**TASK INPUTS**.
File: config.mk
export PLATFORM = sky130hd
export DESIGN_NAME = seq_subtractor
export DESIGN_NICKNAME = d
export VERILOG_FILES = /design/src/rtl/seq_subtractor.sv
export SDC_FILE = /design/constraint.sdc
export NUM_CORES = 1
export LEC_CHECK = 0
export BUFFER_PORTS_ARGS = -buffer_cell sky130_fd_sc_hd__clkbuf_2
export CORE_UTILIZATION = 50
export CTS_CLUSTER_DIAMETER = 80
export CTS_CLUSTER_SIZE = 24
export DETAILED_ROUTE_END_ITERATION = 8
export PLACE_DENSITY = 0.73
export SETUP_SLACK_MARGIN = 0.4
export SLEW_MARGIN = 20
export SYNTH_ARGS = -nofsm -noshare
export SYNTH_HDL_FRONTEND = slang
export SYNTH_SLANG_ARGS = --single-unit
File: constraint.sdc
create_clock -name i_clk -period 6.1 [get_ports i_clk]
set_input_delay 1.83 -clock i_clk [delete_from_list [all_inputs] [get_ports i_clk]]
set_output_delay 1.83 -clock i_clk [all_outputs]
set_load 0.005 [all_outputs]
[config.mk]
export PLATFORM = sky130hd
export DESIGN_NAME = axi4_lite_register_bridge_flat
export DESIGN_NICKNAME = d
export VERILOG_FILES = /design/src/rtl/axi4_lite_register_bridge_if.sv /design/src/rtl/axi4_lite_register_bridge.sv /design/src/flat_wrapper.sv
export SDC_FILE = /design/constraint.sdc
export NUM_CORES = 1
export LEC_CHECK = 0
export BUFFER_PORTS_ARGS = -buffer_cell sky130_fd_sc_hd__buf_2
export CAP_MARGIN = 20
export CORE_AREA = 2 2 173 175
export CTS_CLUSTER_SIZE = 20
export DETAILED_ROUTE_END_ITERATION = 7
export DIE_AREA = 0 0 175 177
export SLEW_MARGIN = 0
export SYNTH_ARGS = -nofsm -noshare
export SYNTH_HDL_FRONTEND = slang
export SYNTH_SLANG_ARGS = --single-unit
[constraint.sdc]
create_clock -name aclk -period 1.4 [get_ports aclk]
set_input_delay 0.07 -clock aclk [delete_from_list [all_inputs] [get_ports aclk]]
set_output_delay 0.07 -clock aclk [all_outputs]
set_load 0.1 [all_outputs]
[src/rtl/axi4_lite_register_bridge_if.sv]
// AXI4-Lite channel bundle for the register bridge.
// The master drives requests and ready for the responses; the slave drives the rest.
interface axi4_lite_register_bridge_if #(
   parameter int N = 4,
   parameter int A = 32
);
   logic [A-1:0]   awaddr;
   logic           awvalid;
   logic           awready;
   logic [8*N-1:0] wdata;
   logic [N-1:0]   wstrb;
   logic           wvalid;
   logic           wready;
   logic [1:0]     bresp;
   logic           bvalid;
   logic           bready;
   logic [A-1:0]   araddr;
   logic           arvalid;
   logic           arready;
   logic [8*N-1:0] rdata;
   logic [1:0]     rresp;
   logic           rvalid;
   logic           rready;

   modport master (
      output awaddr, awvalid, wdata, wstrb, wvalid, bready, araddr, arvalid, rready,
      input  awready, wready, bresp, bvalid, arready, rdata, rresp, rvalid
   );

   modport slave (
      input  awaddr, awvalid, wdata, wstrb, wvalid, bready, araddr, arvalid, rready,
      output awready, wready, bresp, bvalid, arready, rdata, rresp, rvalid
   );
endinterface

**DESCRIPTION OF THE TASK**. What is needed is a verbatim copy of the data, complete from first line to last.

**RESPONSE AREA**.
File: config.mk
export PLATFORM = sky130hd
export DESIGN_NAME = seq_subtractor
export DESIGN_NICKNAME = d
export VERILOG_FILES = /design/src/rtl/seq_subtractor.sv
export SDC_FILE = /design/constraint.sdc
export NUM_CORES = 1
export LEC_CHECK = 0
export BUFFER_PORTS_ARGS = -buffer_cell sky130_fd_sc_hd__clkbuf_2
export CORE_UTILIZATION = 50
export CTS_CLUSTER_DIAMETER = 80
export CTS_CLUSTER_SIZE = 24
export DETAILED_ROUTE_END_ITERATION = 8
export PLACE_DENSITY = 0.73
export SETUP_SLACK_MARGIN = 0.4
export SLEW_MARGIN = 20
export SYNTH_ARGS = -nofsm -noshare
export SYNTH_HDL_FRONTEND = slang
export SYNTH_SLANG_ARGS = --single-unit
File: constraint.sdc
create_clock -name i_clk -period 6.1 [get_ports i_clk]
set_input_delay 1.83 -clock i_clk [delete_from_list [all_inputs] [get_ports i_clk]]
set_output_delay 1.83 -clock i_clk [all_outputs]
set_load 0.005 [all_outputs]
[config.mk]
export PLATFORM = sky130hd
export DESIGN_NAME = axi4_lite_register_bridge_flat
export DESIGN_NICKNAME = d
export VERILOG_FILES = /design/src/rtl/axi4_lite_register_bridge_if.sv /design/src/rtl/axi4_lite_register_bridge.sv /design/src/flat_wrapper.sv
export SDC_FILE = /design/constraint.sdc
export NUM_CORES = 1
export LEC_CHECK = 0
export BUFFER_PORTS_ARGS = -buffer_cell sky130_fd_sc_hd__buf_2
export CAP_MARGIN = 20
export CORE_AREA = 2 2 173 175
export CTS_CLUSTER_SIZE = 20
export DETAILED_ROUTE_END_ITERATION = 7
export DIE_AREA = 0 0 175 177
export SLEW_MARGIN = 0
export SYNTH_ARGS = -nofsm -noshare
export SYNTH_HDL_FRONTEND = slang
export SYNTH_SLANG_ARGS = --single-unit
[constraint.sdc]
create_clock -name aclk -period 1.4 [get_ports aclk]
set_input_delay 0.07 -clock aclk [delete_from_list [all_inputs] [get_ports aclk]]
set_output_delay 0.07 -clock aclk [all_outputs]
set_load 0.1 [all_outputs]
[src/rtl/axi4_lite_register_bridge_if.sv]
// AXI4-Lite channel bundle for the register bridge.
// The master drives requests and ready for the responses; the slave drives the rest.
interface axi4_lite_register_bridge_if #(
   parameter int N = 4,
   parameter int A = 32
);
   logic [A-1:0]   awaddr;
   logic           awvalid;
   logic           awready;
   logic [8*N-1:0] wdata;
   logic [N-1:0]   wstrb;
   logic           wvalid;
   logic           wready;
   logic [1:0]     bresp;
   logic           bvalid;
   logic           bready;
   logic [A-1:0]   araddr;
   logic           arvalid;
   logic           arready;
   logic [8*N-1:0] rdata;
   logic [1:0]     rresp;
   logic           rvalid;
   logic           rready;

   modport master (
      output awaddr, awvalid, wdata, wstrb, wvalid, bready, araddr, arvalid, rready,
      input  awready, wready, bresp, bvalid, arready, rdata, rresp, rvalid
   );

   modport slave (
      input  awaddr, awvalid, wdata, wstrb, wvalid, bready, araddr, arvalid, rready,
      output awready, wready, bresp, bvalid, arready, rdata, rresp, rvalid
   );
endinterface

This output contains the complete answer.